Mgs1 preferentially interacts with ubiquitylated PCNA in a UBZ-dependent manner. (A) Protein–protein interactions with full-length Mgs1 and the isolated UBZ domain (amino acids 1–47) were analysed in the two-hybrid system, using fusions to the Gal4 activation (AD) and DNA-binding (BD) domains. Interactions were tested with monoubiquitin (Ub*) and linear ubiquitin arrays (Ub*_n) either alone or fused to the N- or C-terminus of PCNA*. Asterisks indicate mutations in PCNA and ubiquitin that prevent further modification and processing by isopeptidases, and ‘L’ signifies a four-amino acid linker. Fusions of Ub* to GFP and of Smt3 (G98V, to prevent processing) to PCNA* were used as specificity controls. Empty vectors (–) served as negative controls. Presence of the constructs was confirmed by growth on medium lacking leucine and tryptophan (-LW), and positive signals were scored on medium additionally lacking histidine (-HLW) or—for strong interactions—histidine and adenine (-AHLW). (B) Interactions of Mgs1 with linear fusions of PCNA and ubiquitin were analysed in vitro. GST-tagged versions of Mgs1 and Mgs1* were immobilized on glutathione Sepharose and assayed for binding to the purified Ub*_n(L)–PCNA* constructs described in A, produced as His₆-tagged recombinant proteins, either in isolation or as an equimolar mixture. An anti-GST control blot is shown in Supplementary Figure S2B. (C) Interactions of Mgs1 were analysed in vitro as in B, but using PCNA subjected to in vitro mono- (M) or polyubiquitylation (P) at K164 prior to the assay. Unmodified PCNA that was either left unloaded (–) or loaded (+) onto DNA in parallel reactions served as controls. DNA was removed by nuclease treatment before performing the pull-down assays. Asterisks on the blot indicate cross-reactions of the anti-PCNA antibody with the GST fusion constructs. The bottom panel represents a weaker exposure of the blot.
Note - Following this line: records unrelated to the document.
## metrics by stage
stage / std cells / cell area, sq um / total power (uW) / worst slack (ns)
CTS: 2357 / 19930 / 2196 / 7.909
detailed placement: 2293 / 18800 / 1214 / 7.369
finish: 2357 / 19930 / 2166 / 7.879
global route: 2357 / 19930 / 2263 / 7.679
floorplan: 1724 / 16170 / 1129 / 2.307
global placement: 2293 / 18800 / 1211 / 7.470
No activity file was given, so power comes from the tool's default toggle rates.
==> design.v <==
package csi2_csr_pkg;
parameter int CLEAR_STAT_CR          = 0;  
parameter int PHY_ENABLE_CR          = 1;  
parameter int SCCB_SLAVE_ADDR_CR     = 2;  
parameter int LANE_0_DELAY_CR        = 3;  
parameter int LANE_1_DELAY_CR        = 4;  
parameter int DELAY_ACT_CR           = 5;  
parameter int CAM_RST_STB_CR         = 6;  
parameter int TOTAL_CR_CNT           = 7;
parameter int HEADER_ERR_CNT_SR      = 7;   
parameter int CORR_HEADER_ERR_CNT_SR = 8;   
parameter int CRC_ERR_CNT_SR         = 9;   
parameter int MAX_LN_PER_FRAME_SR    = 10;  
parameter int MIN_LN_PER_FRAME_SR    = 11;  
parameter int MAX_PX_PER_LN_SR       = 12;  
parameter int MIN_PX_PER_LN_SR       = 13;  
parameter int TOTAL_SR_CNT           = 7;
parameter int TOTAL_REGS_CNT         = 14;
endpackage
package csi2_data_types_pkg;
parameter bit [5:0] NULL            = 6'h10;
parameter bit [5:0] BLANKING        = 6'h11;
parameter bit [5:0] EMBEDDED        = 6'h12;
parameter bit [5:0] YUV_420_8       = 6'h18;
parameter bit [5:0] YUV_420_10      = 6'h19;
parameter bit [5:0] YUV_420_LEGACY  = 6'h1a;
parameter bit [5:0] YUV_8_CR_SHIFT  = 6'h1c;
parameter bit [5:0] YUV_10_CR_SHIFT = 6'h1d;
parameter bit [5:0] YUV_422_8       = 6'h1e;
parameter bit [5:0] YUV_422_10      = 6'h1f;
parameter bit [5:0] RGB_444         = 6'h20;
parameter bit [5:0] RGB_555         = 6'h21;
parameter bit [5:0] RGB_565         = 6'h22;
parameter bit [5:0] RGB_666         = 6'h23;
parameter bit [5:0] RGB_888         = 6'h24;
parameter bit [5:0] RAW_6           = 6'h28;
parameter bit [5:0] RAW_7           = 6'h29;
parameter bit [5:0] RAW_8           = 6'h2a;
parameter bit [5:0] RAW_10          = 6'h2b;
parameter bit [5:0] RAW_12          = 6'h2c;
parameter bit [5:0] RAW_14          = 6'h2d;
parameter bit [5:0] FRAME_START     = 6'h0;
parameter bit [5:0] FRAME_END       = 6'h1;
parameter bit [5:0] LINE_START      = 6'h2;
parameter bit [5:0] LINE_END        = 6'h3;
endpackage
import csi2_err_bit_pos_pkg::*;
module csi2_hamming_dec
(
  input                 clk_i,
  input                 rst_i,
  input                 valid_i,
  input        [31 : 0] data_i,
  input                 pkt_done_i,
  output logic          error_o,
  output logic          error_corrected_o,
  output logic [31 : 0] data_o,
  output logic          valid_o
);
logic [5 : 0]         generated_parity;
logic [5 : 0]         syndrome;
logic [4 : 0]         err_bit_pos;
logic [31 : 0]        data_d;
logic                 valid_d;
logic                 header_valid;
logic                 header_passed;
logic                 error_detected;
logic [4 : 0] err_bit_rom [63 : 0];
initial
  for( int i = 0; i < 64; i++ )
    err_bit_rom[i] = ROM_INIT[i];
assign syndrome       = generated_parity ^ data_i[29 : 24];
assign header_valid   = valid_d && !header_passed && !pkt_done_i;
always_ff @( posedge clk_i, posedge rst_i )
  if( rst_i )
    err_bit_pos <= '1;
  else
    err_bit_pos <= err_bit_rom[syndrome];
always_ff @( posedge clk_i, posedge rst_i )
  if( rst_i )
    header_passed <= 1'b0;
  else
    if( pkt_done_i )
      header_passed <= 1'b0;
    else
      if( header_valid )
        header_passed <= 1'b1;
always_ff @( posedge clk_i, posedge rst_i )
  if( rst_i )
    error_detected <= 1'b0;
  else
    if( pkt_done_i )
      error_detected <= 1'b0;
    else
      if( syndrome != 6'd0 )
        error_detected <= 1'b1;
      else
        error_detected <= 1'b0;
always_ff @( posedge clk_i, posedge rst_i )
  if( rst_i )
    begin
      data_d  <= '0;
      valid_d <= '0;
    end
  else
    if( pkt_done_i )
      begin
        data_d  <= 32'd0;
        valid_d <= 1'b0;
      end
    else
      begin
        data_d  <= data_i;
        valid_d <= valid_i;
      end
always_comb
  begin
    generated_parity[0] = data_i[0]  ^ data_i[1]  ^ data_i[2]  ^ data_i[4]  ^ data_i[5]  ^
                          data_i[7]  ^ data_i[10] ^ data_i[11] ^ data_i[13] ^ data_i[16] ^
                          data_i[20] ^ data_i[21] ^ data_i[22] ^ data_i[23];
    generated_parity[1] = data_i[0]  ^ data_i[1]  ^ data_i[3]  ^ data_i[4]  ^ data_i[6]  ^
                          data_i[8]  ^ data_i[10] ^ data_i[12] ^ data_i[14] ^ data_i[17] ^
                          data_i[20] ^ data_i[21] ^ data_i[22] ^ data_i[23];
    generated_parity[2] = data_i[0]  ^ data_i[2]  ^ data_i[3]  ^ data_i[5]  ^ data_i[6]  ^
                          data_i[9]  ^ data_i[11] ^ data_i[12] ^ data_i[15] ^ data_i[18] ^
                          data_i[20] ^ data_i[21] ^ data_i[22];
    generated_parity[3] = data_i[1]  ^ data_i[2]  ^ data_i[3]  ^ data_i[7]  ^ data_i[8]  ^
                          data_i[9]  ^ data_i[13] ^ data_i[14] ^ data_i[15] ^ data_i[19] ^
                          data_i[20] ^ data_i[21] ^ data_i[23];
    generated_parity[4] = data_i[4]  ^ data_i[5]  ^ data_i[6]  ^ data_i[7]  ^ data_i[8]  ^
                          data_i[9]  ^ data_i[16] ^ data_i[17] ^ data_i[18] ^ data_i[19] ^
                          data_i[20] ^ data_i[22] ^ data_i[23];
    generated_parity[5] = data_i[10] ^ data_i[11] ^ data_i[12] ^ data_i[13] ^ data_i[14] ^
                          data_i[15] ^ data_i[16] ^ data_i[17] ^ data_i[18] ^ data_i[19] ^
                          data_i[21] ^ data_i[22] ^ data_i[23];
  end
always_ff @( posedge clk_i, posedge rst_i )
  if( rst_i )
    begin
      error_o           <= 1'b0;
      error_corrected_o <= 1'b0;
    end
  else
    if( pkt_done_i )
      begin
        error_o           <= 1'b0;
        error_corrected_o <= 1'b0;
      end
    else
      if( header_valid && error_detected )
        begin
          error_o <= 1'b1;
          if( err_bit_pos != 5'hf )
            error_corrected_o <= 1'b1;
        end
always_ff @( posedge clk_i, posedge rst_i )
  if( rst_i )
    data_o <= '0;
  else
    begin
      data_o <= data_d;
      if( header_valid && error_detected && err_bit_pos != 5'h1f )
        for( int i = 0; i < 24; i++ )
          if( i == err_bit_pos )
            data_o[i] <= !data_d[i];
    end
always_ff @( posedge clk_i, posedge rst_i )
  if( rst_i )
    valid_o <= 1'b0;
  else
    if( pkt_done_i )
      valid_o <= 1'b0;
    else
      valid_o <= valid_d;
endmodule
==> run.sh <==
#!/bin/bash
# OpenROAD 26Q1-2900-gdf79404cd8, Yosys 0.63+post, stock flow scripts
make -C /OpenROAD-flow-scripts/flow DESIGN_CONFIG=/design/flow/config.mk WORK_HOME=/design/flow/orfs finish
==> config.mk <==
export PLATFORM = sky130hd
export DESIGN_NAME = csi2_hamming_dec
export DESIGN_NICKNAME = csi2_hamming_dec
export VERILOG_FILES = /design/flow/design.v
export SDC_FILE = /design/flow/constraint.sdc
export NUM_CORES = 4
export LEC_CHECK = 1
export CORE_UTILIZATION = 30
==> constraint.sdc <==
current_design csi2_hamming_dec

set clk_period 1.1
set clk_io_pct 0.2

create_clock -name clk0 -period $clk_period [get_ports {clk_i}]

set non_clock_inputs [all_inputs -no_clocks]
set_input_delay [expr $clk_period * $clk_io_pct] -clock clk0 $non_clock_inputs
set_output_delay [expr $clk_period * $clk_io_pct] -clock clk0 [all_outputs]
==> tab_implementation.tex <==
% Generated from flow reports
\begin{tabular}{lr}
\hline
Metric & Value \\
\hline
\multicolumn{2}{l}{\textbf{Die}} \\
\quad DIE AREA & a little over 9000 um2 \\
\quad Die boundary height & 95.5 um \\
\quad Num ports & a little over 70 \\
\quad Site Rows & 33 \\
\quad Die width & approximately 95 um \\
\quad Initial Util & approximately a third \\
\quad Standard cell core area & 8340 um2 \\
\multicolumn{2}{l}{\textbf{Timing}} \\
\quad Worst Setup Slack, final & -223 ps \\
\quad Ratio of final minimum period to clock period & 120\% \\
\quad Final hold viol count & 0 \\
\quad Maximum clock frequency & between 700 and 800 MHz \\
\quad Setup repair after global routing missed its margin & yes \\
\quad Final worst hold slack & 132 ps \\
\quad Setup Viol. Count Final & 2 \\
\quad Max Transition Viols Final & 0 \\
\quad Final critical delay including setup and external delays & approximately 1300 ps \\
\quad Clk\_skew & around 5.4 ps \\
\multicolumn{2}{l}{\textbf{Routing}} \\
\quad Ant. Diodes & 0 \\
\quad Iteration-0 DRC count of the detailed router & roughly 40 \\
\quad Routed wire per std cell & $\sim$13 um \\
\quad Routed vias & roughly 1500 \\
\quad Average via count per standard cell & a little under 4 \\
\quad Count of antenna-violating nets left after detailed routing & 0 \\
\quad Remaining design rule violation count & 0 \\
\quad Iteration count of the initial detailed-routing pass & 4 \\
\quad Post-Route WL & 4850 um \\
\multicolumn{2}{l}{\textbf{Run status}} \\
\quad Result of the run & finished, violations left \\
\quad Violations in the final reports & setup timing \\
\multicolumn{2}{l}{\textbf{Finish}} \\
\quad Layout cells sized above 1 & between 40 and 50\% \\
\quad Post-layout instance count excluding filler cells & between 300 and 400 \\
\quad Final Cell Area & approximately 4000 um2 \\
\quad Synth-to-layout area growth & 52.4\% \\
\multicolumn{2}{l}{\textbf{Synthesis}} \\
\quad Cell total in the yosys stat output & about 180 \\
\quad Area reported by Yosys stat & roughly 2600 um2 \\
\quad Distinct cell type count of the synthesized netlist & 25 \\
\quad Sequential share of the synthesized area & 66.8\% \\
\quad Cell area after synthesis & approximately 2600 um2 \\
\quad Total number of yosys warnings & between 100 and 150 \\
\quad Cells after Synth & 182 \\
\quad Mapped Avg Cell Area & $\sim$14 um2 \\
\quad Registers, synthesis & $\sim$70 \\
\multicolumn{2}{l}{\textbf{Worst setup path}} \\
\quad Worst-path maximum fanout & 2 \\
\quad Startpoint types & primary input \\
\quad CP Data Arrival Time & 1550 ps \\
\quad WP data required & 1330 ps \\
\quad CP Capture Type & flip-flop \\
\quad Path type of the worst setup path & in -> reg \\
\multicolumn{2}{l}{\textbf{Global route}} \\
\quad Total overflow reported by the global router & 0 \\
\quad Largest net degree at the start of global routing & 32 \\
\quad Vias in the first global route & about 1500 \\
\quad Total routing resource utilization after global routing & 11.8\% \\
\quad First-pass GRT wire length & about 7600 um \\
\quad Antenna violations before repair & 0 \\
\multicolumn{2}{l}{\textbf{CTS}} \\
\quad Cts-stage hold buffer count & 0 \\
\quad Clock buffer depth & 2 \\
\quad Clock-pin slew reported for the worst setup and hold paths after clock tree synthesis & about 70 ps \\
\quad H-Tree Level Count & 3 \\
\quad Insertion Delay late pin & between 300 and 400 ps \\
\quad Total CTS buffers & 9 \\
\quad Total clock sinks & roughly 70 \\
\quad Clock Root Buffer & sky130\_fd\_sc\_hd\_\_clkbuf\_8 \\
\quad CTS tree & yes \\
\multicolumn{2}{l}{\textbf{Place}} \\
\quad Final RePlAce weighted congestion & 0.810 \\
\quad HPWL after detailed placement & 3430 um \\
\quad Post-Place Setup Slack & -1110 ps \\
\quad Cell area after placement & between 3000 and 4000 um2 \\
\quad Dpl cells & between 300 and 400 \\
\quad Number of buffers inserted by port buffering & $\sim$70 \\
\multicolumn{2}{l}{\textbf{Power and ir drop}} \\
\quad VDD IR max & between 600 and 700 uV \\
\quad Leakage & about 2.0 nW \\
\quad Pwr Density & around 1700 nW/um2 \\
\multicolumn{2}{l}{\textbf{Run}} \\
\quad Max Cap Violations & 0 \\
\quad Count of warning messages emitted by the tools & 28 \\
\multicolumn{2}{l}{\textbf{Worst hold path}} \\
\quad Class of the worst hold path & in -> reg \\
\hline
\end{tabular}
==> sequential cells by signal, summed over array words and instances, names as in the netlist <==
register,count
data_d,32
data_o,32
err_bit_pos,1
error_detected,1
error_o,1
header_passed,1
valid_d,1
valid_o,1
[flow/design.v]
package csi2_csr_pkg;
parameter int CLEAR_STAT_CR          = 0;  
parameter int PHY_ENABLE_CR          = 1;  
parameter int SCCB_SLAVE_ADDR_CR     = 2;  
parameter int LANE_0_DELAY_CR        = 3;  
parameter int LANE_1_DELAY_CR        = 4;  
parameter int DELAY_ACT_CR           = 5;  
parameter int CAM_RST_STB_CR         = 6;  
parameter int TOTAL_CR_CNT           = 7;
parameter int HEADER_ERR_CNT_SR      = 7;   
parameter int CORR_HEADER_ERR_CNT_SR = 8;   
parameter int CRC_ERR_CNT_SR         = 9;   
parameter int MAX_LN_PER_FRAME_SR    = 10;  
parameter int MIN_LN_PER_FRAME_SR    = 11;  
parameter int MAX_PX_PER_LN_SR       = 12;  
parameter int MIN_PX_PER_LN_SR       = 13;  
parameter int TOTAL_SR_CNT           = 7;
parameter int TOTAL_REGS_CNT         = 14;
endpackage
package csi2_data_types_pkg;
parameter bit [5:0] NULL            = 6'h10;
parameter bit [5:0] BLANKING        = 6'h11;
parameter bit [5:0] EMBEDDED        = 6'h12;
parameter bit [5:0] YUV_420_8       = 6'h18;
parameter bit [5:0] YUV_420_10      = 6'h19;
parameter bit [5:0] YUV_420_LEGACY  = 6'h1a;
parameter bit [5:0] YUV_8_CR_SHIFT  = 6'h1c;
parameter bit [5:0] YUV_10_CR_SHIFT = 6'h1d;
parameter bit [5:0] YUV_422_8       = 6'h1e;
parameter bit [5:0] YUV_422_10      = 6'h1f;
parameter bit [5:0] RGB_444         = 6'h20;
parameter bit [5:0] RGB_555         = 6'h21;
parameter bit [5:0] RGB_565         = 6'h22;
parameter bit [5:0] RGB_666         = 6'h23;
parameter bit [5:0] RGB_888         = 6'h24;
parameter bit [5:0] RAW_6           = 6'h28;
parameter bit [5:0] RAW_7           = 6'h29;
parameter bit [5:0] RAW_8           = 6'h2a;
parameter bit [5:0] RAW_10          = 6'h2b;
parameter bit [5:0] RAW_12          = 6'h2c;
parameter bit [5:0] RAW_14          = 6'h2d;
parameter bit [5:0] FRAME_START     = 6'h0;
parameter bit [5:0] FRAME_END       = 6'h1;
parameter bit [5:0] LINE_START      = 6'h2;
parameter bit [5:0] LINE_END        = 6'h3;
endpackage
==> /design/flow/design.v <==
module unsigned_seq_mult_rs(output reg [11:0] product,input clk, input rst, input load, input [5:0] a, input [5:0] b);
    integer counter; 
    reg [5:0] in1,in2; 
    reg [6:0] temp; 
    always@(posedge clk)
    begin
        if(rst) 
        begin
            in1 = 6'b0;
            in2 = 6'b0;
            counter = 7; 
            product = 12'b0;
            temp = 7'b0;
        end
        else
        begin
            if(load)  
            begin
                in1 = a;
                in2 = b;
                counter = 0; 
            end
            else  
            begin
                if(counter < 6)
                begin
                    if(in2[counter]) temp = temp + in1; 
                    product[counter] = temp[0]; 
                    temp = temp >> 1; 
                    counter = counter+1;
                end
                else if(counter == 6)
                begin
                    product[11:6] = temp[5:0]; 
                    counter = counter+1;
                end
            end
        end
    end
endmodule
==> /design/flow/run.sh <==
#!/bin/bash
# OpenROAD 26Q1-2900-gdf79404cd8, Yosys 0.63+post, stock flow scripts
make -C /OpenROAD-flow-scripts/flow DESIGN_CONFIG=/design/flow/config.mk WORK_HOME=/design/flow/orfs finish
==> /design/flow/config.mk <==
export PLATFORM = sky130hd
export DESIGN_NAME = unsigned_seq_mult_rs
export DESIGN_NICKNAME = unsigned_seq_mult_rs
export VERILOG_FILES = /design/flow/design.v
export SDC_FILE = /design/flow/constraint.sdc
export NUM_CORES = 4
export LEC_CHECK = 1
export CORE_UTILIZATION = 50
==> /design/flow/constraint.sdc <==
current_design unsigned_seq_mult_rs

set clk_period 5.6
set clk_io_pct 0.2

create_clock -name clk0 -period $clk_period [get_ports {clk}]

set non_clock_inputs [all_inputs -no_clocks]
set_input_delay [expr $clk_period * $clk_io_pct] -clock clk0 $non_clock_inputs
set_output_delay [expr $clk_period * $clk_io_pct] -clock clk0 [all_outputs]
==> results.yml <==
# synthesis and place-and-route metrics
outcome:
  outcome: "completed"
routing:
  dr.first_iter.drc_count: 225
  route.detailed.drc: 0
  postRouteAntennaNets: 0
  drt-pass1-iter-count: 5
  drt_wl_total_um: 9609
  vias: 3721
  via_per_inst: 5.769
  detail_route.wl_per_cell_um: 14.90
  num_antenna_cells: 0
sta:
  skew_ns: 0.01063
  period_used_pct: 73.79
  hold_viol: 0
  max-slew-margin-rel_pct: 46.27
  fmax_mhz: 242.0
  tightest_slew_ns: 0.7992
  min_period_ns: 4.132
  worst_slack_ns: 1.468
  rsz0062_at_grt: "no"
  setup_tns_ns: 0
  finalSetupViolCount: 0
  report.final.slew_viol_count: 0
synthesis:
  area_leaders: "dfxtp_1 (30%), nor2_1 (7.7%), mux2i_1 (6.3%)"
  largest_area_cell: "dfxtp_1"
  synthCells: 535
  syn_area_per_cell_sq_um: 7.722
  yosysChipArea_sq_um: 4131
  common_cells: "nor2_1 (85), dfxtp_1 (62), nand2_1 (40), clkbuf_1 (35)"
  synth-main-ff-cell: "dfxtp_1"
  yosysWarnings: 1
  synth-async-reset-ratio_pct: 0
  ys_seq_share_pct: 30.04
  synth.ff_latch_count: 62
  edf_count: 0
  yosys_cells: 535
  yosysTopAreaCellShare_pct: 30.04
  top_cell: "nor2_1"
  syn_area_sq_um: 4131
  synth.distinct_cells: 63
clock_network:
  hold_buffers: 0
  cts_resized: 0
  clk_latency_ns: 0.34
  post_cts_buffers: 0
  cts_buffers: 9
  htree_levels: 3
  cts_tree: "done"
  clkSlewWorstSetupHoldPaths_ns: 0.07
  cts_root_buf: "clkbuf_8"
  clockBufferDepth: 2
  clkSinkCount: 62
floorplanning:
  die_area_sq_um: 8630
  fp.dieW_um: 92.90
  fp-row-count: 32
  fp_util_pct: 52.65
  fp.dieH_um: 92.90
  core_region_area_sq_um: 7848
  ioPinCount: 27
grt:
  antenna_found_initial: 0
  grt_pass1_vias: 3505
  grt-ovfl-total: 0
  grt_max_degree: 37
  grt_pass1_wl_um: 16900
  track_usage_pct: 24.72
worst_setup_path:
  r2r_slack_ns: 1.47
  rr_worst_depth: 11
  required_ns: 5.83
  startpoint_type: "flip-flop"
  rr_endpoint: "product[6]"
  crit_fanout: 11
  critPathKind: "reg -> reg"
  cp-end-kind: "flip-flop"
  r2r-start: "counter[0]"
  crit_arrival_ns: 4.36
run:
  tool_warnings: 28
  cap_viol_max_count: 0
worst_hold_path:
  hp-start: "product[1]"
  holdPathEnd: "product[1]"
  hold_class: "reg -> reg"
  whs_path_depth: 2
layout:
  drive_above_1_share_pct: 8.103
  finalCoreUtilization_pct: 58.35
  final_area_sq_um: 4579
  syn_to_final_growth_pct: 10.84
placement:
  hpwl_um: 6904
  routabilityCongestion: 0.9095
  placed_area_sq_um: 4405
  place_ws_ns: 1.513
  io_buffers: 26
power:
  powerDensity_nw_per_um2: 232.9
  p_leak_nw: 1.693
  ir_worst_vdd_mv: 0.1326
==> registers in the layout, indices dropped and copies added (netlist names) <==
register	count
counter	32
in1	6
in2	6
product	12
temp	6
==> final cells by class <==
cell class	instances	area, sq um
flip-flops and latches	62	1241
clock buffers	11	151.4
inverters	14	52.55
repair buffers	32	305.3
fillers	735	3268
clock inverters	4	22.52
well taps	102	127.6
multi-input cells	420	2679
==> layer usage <==
metal  track usage (%)  vias to the layer above  part of all wire (%)
met5                 0                        -                     0
met1             40.71                     1722                    52
li1                  -                     1901                     -
met2             35.72                       90                    43
met3             3.342                        8                   4.6
met4             3.718                        0                   1.0
==> critical path: stages, from the launching register on <==
cell     delay (ns)
dfxtp_1        0.44
inv_1          0.20
ha_1           0.29
nor4b_1        0.61
nand3_1        0.38
o31a_1         0.35
or3_1          0.34
mux2_2         0.29
a221o_1        0.33
nor2_1         0.33
nand2_1        0.09
o311a_1        0.36
==> how the worst max path moves through the flow <==
stage                    endpoint        start  depth (start not counted)
after CTS             counter[26]  counter[12]                          9
final                  product[6]   counter[0]                         11
after global routing  counter[26]  counter[12]                          9
==> placed cells by master (no fill, tap or decap), types with 3 or more instances in the layout <==
cell,count
nor2b_1,5
inv_1,14
a41oi_1,3
a21oi_1,19
o21ai_0,12
nand2b_1,4
mux2i_1,26
nand2_1,40
a311oi_1,3
nor2_1,85
or4_4,4
xor2_1,20
ha_1,9
or3_1,7
a31oi_1,5
and4_1,3
and2_1,4
nand3_1,24
o31a_1,3
dfxtp_1,62
a211oi_1,4
nor4_1,11
or2_2,12
o31ai_1,3
clkinv_2,3
clkdlybuf4s50_1,26
buf_4,6
and3_1,12
or4_1,10
nand4_1,6
o21bai_1,5
xnor2_1,26
nor3_1,18
clkbuf_8,11
o22ai_1,3
==> logic make-up (layout without fill, tap and decap cells) <==
family          count (synthesis)  count (layout)  synth area share [%]
mux                            28              28                 7.117
fa+ha+maj                      10              10                 3.210
flops                          62              62                 30.04
xor+xnor                       46              46                 9.752
simple gates                  257             257                 31.86
compound gates                 79              79                 12.90
buf+inv                        53              61                 5.118
==> metrics by stage <==
stage                     total power [mW]  hold slack [ns]  instances
after floorplan                     0.6581           0.4279        535
after global placement              0.7165           0.4622        630
after detailed placement            0.7182           0.4672        630
after CTS                            1.077           0.4783        645
after global routing                 1.131           0.5043        645
final                                1.067           0.4841        645
==> report_power, final <==
| group | total [mW] | leakage [nW] | switching (mW) | internal [mW] |
|---|---|---|---|---|
| registers | 0.476 | 0.504 | 0.0202 | 0.456 |
| logic | 0.234 | 1.10 | 0.133 | 0.101 |
| clock network | 0.356 | 0.0910 | 0.176 | 0.180 |
| total | 1.07 | 1.69 | 0.330 | 0.737 |
Power and IR drop assume default switching activity.
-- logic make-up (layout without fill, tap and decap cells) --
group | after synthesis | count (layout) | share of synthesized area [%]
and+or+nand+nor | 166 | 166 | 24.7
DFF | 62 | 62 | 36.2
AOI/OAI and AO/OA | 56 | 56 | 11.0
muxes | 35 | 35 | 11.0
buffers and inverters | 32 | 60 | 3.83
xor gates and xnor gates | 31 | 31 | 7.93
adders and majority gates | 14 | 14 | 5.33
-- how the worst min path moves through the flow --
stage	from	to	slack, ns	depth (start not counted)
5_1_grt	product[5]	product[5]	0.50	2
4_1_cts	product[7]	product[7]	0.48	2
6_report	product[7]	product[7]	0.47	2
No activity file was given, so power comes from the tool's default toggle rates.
Mgs1 negatively acts on Polymerase δ and PCNA. (A) Deletion of MGS1 or inactivation of its UBZ domain suppresses the damage sensitivity of pol3ΔCt. MMS sensitivities were determined by spot assays in the indicated strains. (B) Deletion of MGS1 or inactivation of its UBZ domain suppresses the temperature and damage sensitivity of a pol31 (hys2-1) mutant. Spot assays were performed as above either on MMS-containing plates or by incubation at the indicated temperatures. (C) Overexpression of MGS1 inhibits growth of the pol3ΔCt mutant in a UBZ-independent manner. Growth of the indicated cultures in rich medium at 30°C was recorded by following optical densities at 600 nm. (D) Overexpression of MGS1 inhibits growth of mutants with defective PCNA–Pol32 interactions in a UBZ-independent manner. Growth of the indicated strains was monitored by spot assays on rich medium at 30°C.